Так, я обратился по просьбе курса к преподавателю политической экономии [821]с ходатайством рекомендовать нам пособия. Ответ был таков: “Мои литографированные записки”. На мое же замечание, что таковых осталось лишь несколько экземпляров, а нас много, их не хватит, мне ответили: “Есть Ходский [822], Исаев [823], Чупров [824], Железнов [825], но они к экзамену не годятся, я требую по запискам”. И мы с большими трудностями доискивались и учили на память эти записки по политической экономии, ибо нам объявили с кафедры, что все лучшие образцы ее изложения не годятся к экзамену. Сам преподаватель читал курс тоже только по своим запискам.
При подобном отношении к предметам изучение их, конечно, является лишь ненужным и крайне обременительным балластом для всякого, кто вступает в институт с особыми задачами.
Во всем составе преподавателей есть лишь один молодой лектор, обещающий стать научной силой и стремящийся к этому; это и. д. профессора Кюнер. Но и он пока бесполезен как лектор, ибо, увлекшись своим первым научным трудом по Тибету, он обширный курс географии Востока сводит пока к изложению географии Тибета, нам ненужного. Так, весь 1-й семестр прошлого (учебного) года он посвятил “Краткому изложению истории исследования Тибета”, и в результате на изложение географии Китая, Японии и Кореи времени не хватило. А между тем место географии Востока отводится лишь на первом курсе, и предмет этот для нас очень важен.

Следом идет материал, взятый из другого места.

$ cat src/host_bridge_consts.svh
`ifndef HOST_BRIDGE_CONSTS_SVH
`define HOST_BRIDGE_CONSTS_SVH
`define CMD_DATA_ADDR 16'h1400
`define CMD_STATUS_ADDR 16'h1800
`define STATUS_PENDING_BIT 0
`define DMA_WINDOW_BIT 15
`define ROM_FIRST 16'h0000
`define ROM_LAST 16'h07FF
`define RAM_FIRST 16'h0800
`define RAM_LAST 16'h09FF
`define SEL_A_FIRST 16'h0C00
`define SEL_A_LAST 16'h0FFF
`define SEL_B_FIRST 16'h1000
`define SEL_B_LAST 16'h13FF
`define SEL_C_FIRST 16'h1C00
`define SEL_C_LAST 16'h1FFF
`define CMD_FIFO_DEPTH 8
`define BYTE_RESET 8'h00
`endif

$ cat src/host_bridge_pkg.sv
package host_bridge_pkg;
  typedef enum logic [1:0] {
    dma_idle,
    dma_request,
    dma_transfer,
    dma_finish
  } dma_state_t;

  typedef struct packed {
    logic [15:0] addr;
    logic [7:0] wdata;
    logic write;
  } dma_access_t;

  typedef struct packed {
    logic rom;
    logic ram;
    logic ext_a;
    logic ext_b;
    logic ext_c;
  } local_selects_t;
endpackage : host_bridge_pkg

$ cat src/host_command_port_dma_window.sv
`timescale 1ns/1ps
`include "host_bridge_consts.svh"

module command_fifo #(
  parameter int WIDTH = 8,
  parameter int DEPTH = 8
) (
  input wire logic clock,
  input wire logic nrst,
  input wire logic in_valid,
  output logic in_ready,
  input wire logic [WIDTH-1:0] in_data,
  output logic out_valid,
  input wire logic out_ready,
  output logic [WIDTH-1:0] out_data
);
  localparam int AW = $clog2(DEPTH);
  localparam logic [AW:0] FULL_COUNT = (AW+1)'(DEPTH);
  localparam logic [AW-1:0] LAST_SLOT = AW'(DEPTH - 1);
  logic [WIDTH-1:0] store [DEPTH];
  logic [AW-1:0] wr_ptr;
  logic [AW-1:0] rd_ptr;
  logic [AW:0] count;
  logic push;
  logic pop;
  logic full;
  logic empty;

  assign full = (count == FULL_COUNT);
  assign empty = (count == '0);
  assign in_ready = !full;
  assign out_valid = !empty;
  assign out_data = store[rd_ptr];
  assign push = in_valid && in_ready;
  assign pop = out_valid && out_ready;

  // Storage has no reset; the pointers and the count alone say which entries are valid.
  always_ff @(posedge clock) begin
    if (push) begin
      store[wr_ptr] <= in_data;
    end
  end

  always_ff @(posedge clock or negedge nrst) begin
    if (!nrst) begin
      wr_ptr <= '0;
    end else if (push) begin
      wr_ptr <= (wr_ptr == LAST_SLOT) ? '0 : wr_ptr + 1'b1;
    end
  end

  always_ff @(posedge clock or negedge nrst) begin
    if (!nrst) begin
      rd_ptr <= '0;
    end else if (pop) begin
      rd_ptr <= (rd_ptr == LAST_SLOT) ? '0 : rd_ptr + 1'b1;
    end
  end

  // A push and a pop in one cycle leave the count alone, so no byte is lost.
  always_ff @(posedge clock or negedge nrst) begin
    if (!nrst) begin
      count <= '0;
    end else if (push && !pop) begin
      count <= count + 1'b1;
    end else if (pop && !push) begin
      count <= count - 1'b1;
    end
  end
endmodule : command_fifo
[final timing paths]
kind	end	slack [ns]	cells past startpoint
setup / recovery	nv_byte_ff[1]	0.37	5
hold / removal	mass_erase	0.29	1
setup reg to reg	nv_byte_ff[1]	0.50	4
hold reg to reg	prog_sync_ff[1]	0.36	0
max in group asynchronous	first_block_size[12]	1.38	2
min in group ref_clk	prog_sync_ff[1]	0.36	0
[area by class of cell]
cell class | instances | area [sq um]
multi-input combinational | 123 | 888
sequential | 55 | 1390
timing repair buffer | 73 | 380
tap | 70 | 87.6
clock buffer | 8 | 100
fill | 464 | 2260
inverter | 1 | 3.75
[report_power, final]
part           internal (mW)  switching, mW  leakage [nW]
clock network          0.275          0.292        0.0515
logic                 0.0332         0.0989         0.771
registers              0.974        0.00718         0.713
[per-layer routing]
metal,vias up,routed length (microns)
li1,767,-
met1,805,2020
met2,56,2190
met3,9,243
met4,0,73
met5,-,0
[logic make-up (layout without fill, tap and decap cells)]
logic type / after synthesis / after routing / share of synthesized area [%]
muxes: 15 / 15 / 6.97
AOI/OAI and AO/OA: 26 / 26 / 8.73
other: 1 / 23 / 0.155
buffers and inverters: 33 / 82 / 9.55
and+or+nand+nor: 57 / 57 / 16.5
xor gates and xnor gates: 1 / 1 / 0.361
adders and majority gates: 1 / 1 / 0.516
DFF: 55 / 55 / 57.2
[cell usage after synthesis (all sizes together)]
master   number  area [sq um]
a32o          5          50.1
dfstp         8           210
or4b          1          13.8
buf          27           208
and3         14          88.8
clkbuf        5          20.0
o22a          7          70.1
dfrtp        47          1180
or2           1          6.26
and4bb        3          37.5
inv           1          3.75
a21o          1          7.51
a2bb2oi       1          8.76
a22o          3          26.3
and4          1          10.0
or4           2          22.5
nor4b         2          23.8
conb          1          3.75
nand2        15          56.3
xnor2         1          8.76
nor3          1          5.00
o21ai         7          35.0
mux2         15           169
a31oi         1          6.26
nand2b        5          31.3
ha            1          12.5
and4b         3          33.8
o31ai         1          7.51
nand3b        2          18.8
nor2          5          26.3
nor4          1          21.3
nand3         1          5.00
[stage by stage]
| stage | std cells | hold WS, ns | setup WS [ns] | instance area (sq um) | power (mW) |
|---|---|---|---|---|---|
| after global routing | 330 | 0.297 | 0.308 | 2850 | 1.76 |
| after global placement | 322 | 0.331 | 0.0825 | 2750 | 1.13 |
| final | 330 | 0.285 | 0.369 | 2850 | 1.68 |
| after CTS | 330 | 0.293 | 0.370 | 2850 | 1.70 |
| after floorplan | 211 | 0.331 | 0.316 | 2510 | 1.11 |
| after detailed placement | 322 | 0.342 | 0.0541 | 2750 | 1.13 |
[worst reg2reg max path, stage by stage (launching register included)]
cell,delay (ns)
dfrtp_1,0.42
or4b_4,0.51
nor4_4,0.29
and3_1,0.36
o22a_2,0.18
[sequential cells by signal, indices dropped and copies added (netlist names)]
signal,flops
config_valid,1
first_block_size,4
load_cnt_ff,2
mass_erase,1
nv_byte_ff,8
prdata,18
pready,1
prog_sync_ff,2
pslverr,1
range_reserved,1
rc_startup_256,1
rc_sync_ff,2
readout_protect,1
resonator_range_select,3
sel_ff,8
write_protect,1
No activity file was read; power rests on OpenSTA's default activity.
File: config.mk
export PLATFORM = sky130hd
export DESIGN_NAME = mfpm_top
export DESIGN_NICKNAME = d
export VERILOG_FILES = /design/src/mfpm_pkg.sv /design/src/mfpm_top.sv
export SDC_FILE = /design/constraint.sdc
export NUM_CORES = 1
export LEC_CHECK = 0
export BUFFER_PORTS_ARGS = -buffer_cell sky130_fd_sc_hd__buf_4
export CAP_MARGIN = 20
export CORE_MARGIN = 4
export CORE_UTILIZATION = 41
export CTS_CLUSTER_DIAMETER = 40
export DETAILED_ROUTE_END_ITERATION = 6
export PLACE_DENSITY = 0.78
export SLEW_MARGIN = 20
export SYNTH_ARGS = -nofsm -noshare
export SYNTH_HDL_FRONTEND = slang
export SYNTH_SLANG_ARGS = --single-unit
File: constraint.sdc
create_clock -name pclk -period 2 [get_ports pclk]
set_input_delay 0.2 -clock pclk [delete_from_list [all_inputs] [get_ports pclk]]
set_output_delay 0.2 -clock pclk [all_outputs]
set_load 0.02 [all_outputs]
File: src/mfpm_pkg.sv
// Constants, carrier types and register map of the multifunction status pin selector
// What this block does
// - Code bit 7 set drives pin as output
// - 0x80 low, 0x81 high, 0x82 clock/32
// - 0x83 one short strobe per watchdog expiry
// - 0x84-0x86 mirror memory write/read/fault status
// - 0x88 multiplier lock, 0x89 multiplier stable
// - 0x8B/0x8C per-channel digital, analog, multiplier lock AND
// - 0x8A both channels fully locked
// - 0x90 OR of interrupts; 0x91-0x93 single lines
// - 0xA0-0xA3 reference fault flags
// - 0xA8-0xAB reference valid flags
// - 0xB0-0xB3 reference active in either channel
// - 0xC0-0xC3 channel 0 lock and calibration status
// - 0xC5-0xC7 channel 0 free run, holdover, switchover
// - 0xC8-0xCB channel 0 tuning history, clamp, slew
// - 0xCC channel 0 distribution sync pulse event
// - 0xD0-0xDC same indications for channel 1
// - Bit 7 clear: pin is a high-impedance input
package mfpm_pkg;

	// Timing: strobe is a least time, so it rounds up
	localparam int CLK_PERIOD_NS = 50;
	localparam int STROBE_NS = 40;
	localparam int STROBE_CYC_RAW = (STROBE_NS + CLK_PERIOD_NS - 1) / CLK_PERIOD_NS;
	localparam int STROBE_CYC = (STROBE_CYC_RAW < 1) ? 1 : STROBE_CYC_RAW;
	localparam int STROBE_W = 4;
	localparam int DIV_RATIO = 32;
	localparam int DIV_W = $clog2(DIV_RATIO);

	// Register byte offsets
	localparam int ADDR_W = 8;
	localparam logic [7:0] ADDR_FUNC = 8'h00;
	localparam logic [7:0] ADDR_PIN = 8'h04;
	localparam logic [7:0] ADDR_ISTAT = 8'h08;
	localparam logic [7:0] ADDR_ICLR = 8'h0c;
	localparam logic [7:0] ADDR_IEN = 8'h10;

	// Reset values and field positions
	localparam logic [7:0] FUNC_RESET = 8'h00;
	localparam int DIR_BIT = 7;
	localparam int PIN_OUT_BIT = 0;
	localparam int PIN_IN_BIT = 1;
	localparam int PIN_OE_BIT = 2;
	localparam int IRQ_W = 3;
	localparam int IRQ_WDOG_BIT = 0;
	localparam int IRQ_PIN_IN_BIT = 1;
	localparam int IRQ_PIN_OUT_BIT = 2;
	localparam logic [IRQ_W-1:0] IEN_RESET = 3'h0;

	// Exact output function codes
	localparam logic [7:0] FN_LOW = 8'h80;
	localparam logic [7:0] FN_HIGH = 8'h81;
	localparam logic [7:0] FN_DIV = 8'h82;
	localparam logic [7:0] FN_WDOG = 8'h83;
	localparam logic [7:0] FN_MEM_WR = 8'h84;
	localparam logic [7:0] FN_MEM_RD = 8'h85;
	localparam logic [7:0] FN_MEM_FAULT = 8'h86;
	localparam logic [7:0] FN_SM_LOCK = 8'h88;
	localparam logic [7:0] FN_SM_STABLE = 8'h89;
	localparam logic [7:0] FN_ALL_LOCK = 8'h8a;
	localparam logic [7:0] FN_CH0_LOCK = 8'h8b;
	localparam logic [7:0] FN_CH1_LOCK = 8'h8c;
	localparam logic [7:0] FN_IRQ_ANY = 8'h90;
	localparam logic [7:0] FN_IRQ_COMMON = 8'h91;
	localparam logic [7:0] FN_IRQ_CH0 = 8'h92;
	localparam logic [7:0] FN_IRQ_CH1 = 8'h93;

	// Grouped codes: reference groups match code[7:2], channel groups code[7:4]
	localparam logic [5:0] FN_REF_FAULT_GRP = 6'h28;
	localparam logic [5:0] FN_REF_VALID_GRP = 6'h2a;
	localparam logic [5:0] FN_REF_ACT_GRP = 6'h2c;
	localparam logic [3:0] FN_CH0_GRP = 4'hc;
	localparam logic [3:0] FN_CH1_GRP = 4'hd;

	localparam int NUM_CHAN = 2;
	localparam int NUM_REF = 4;
	localparam int CHAN_SRC_W = 13;

	// Per-channel status; bit position equals the low nibble of its code
	typedef struct packed {
		logic sync_pulse;
		logic slew_limited;
		logic tw_clamp;
		logic tw_hist_upd;
		logic tw_hist_avail;
		logic switchover;
		logic holdover;
		logic free_run;
		logic active;
		logic an_cal;
		logic an_lock;
		logic freq_lock;
		logic phase_lock;
	} mfpm_chan_t;

	// Per-reference status
	typedef struct packed {
		logic active_ch1;
		logic active_ch0;
		logic valid;
		logic fault;
	} mfpm_ref_t;

	// All live status that the pin may show
	typedef struct packed {
		logic [NUM_CHAN-1:0] irq_chan;
		logic irq_common;
		mfpm_chan_t [NUM_CHAN-1:0] chan;
		mfpm_ref_t [NUM_REF-1:0] refs;
		logic sm_stable;
		logic sm_lock;
		logic mem_fault;
		logic mem_rd_busy;
		logic mem_wr_busy;
	} mfpm_stat_t;

endpackage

В несколько лучших условиях находится преподавание восточных языков; тут имеются два профессора по китайскому языку (профессора Шмидт и Рудаков). Но и в этой области большое нестроение. Так, преподавание китайского языка распределено между профессором Шмидтом и Рудаковым, из коих первый ведет I и III курсы, а второй – II и IV курсы. Между тем методы их преподавания диаметрально противоложны: профессор Шмидт кладет в основание изучения грамматику, а профессор Рудаков отрицает существование подобной в китайском языке. Таким образом, слушатель переходит на II курс с запасом грамматических правил, с тем, чтобы бросить его на пороге этого курса, засаживаясь на этот раз за изучение по новой системе, но затем на III курсе ему вновь предстоит возвращение к грамматике, а на IV – вновь забвение ее. Но помимо путаницы, происходящей от разного понимания научных методов, изучение языков находится в зависимости и от личных качеств профессоров. Профессор Рудаков много занят по должности директора института, преподаватель Спальвин (японского языка) – по должности заведующего библиотекой, и потому продолжительность лекций в большинстве ограничивается 25–30 мин., отношение – чисто формальное; в результате страдает тот, кто идет учиться.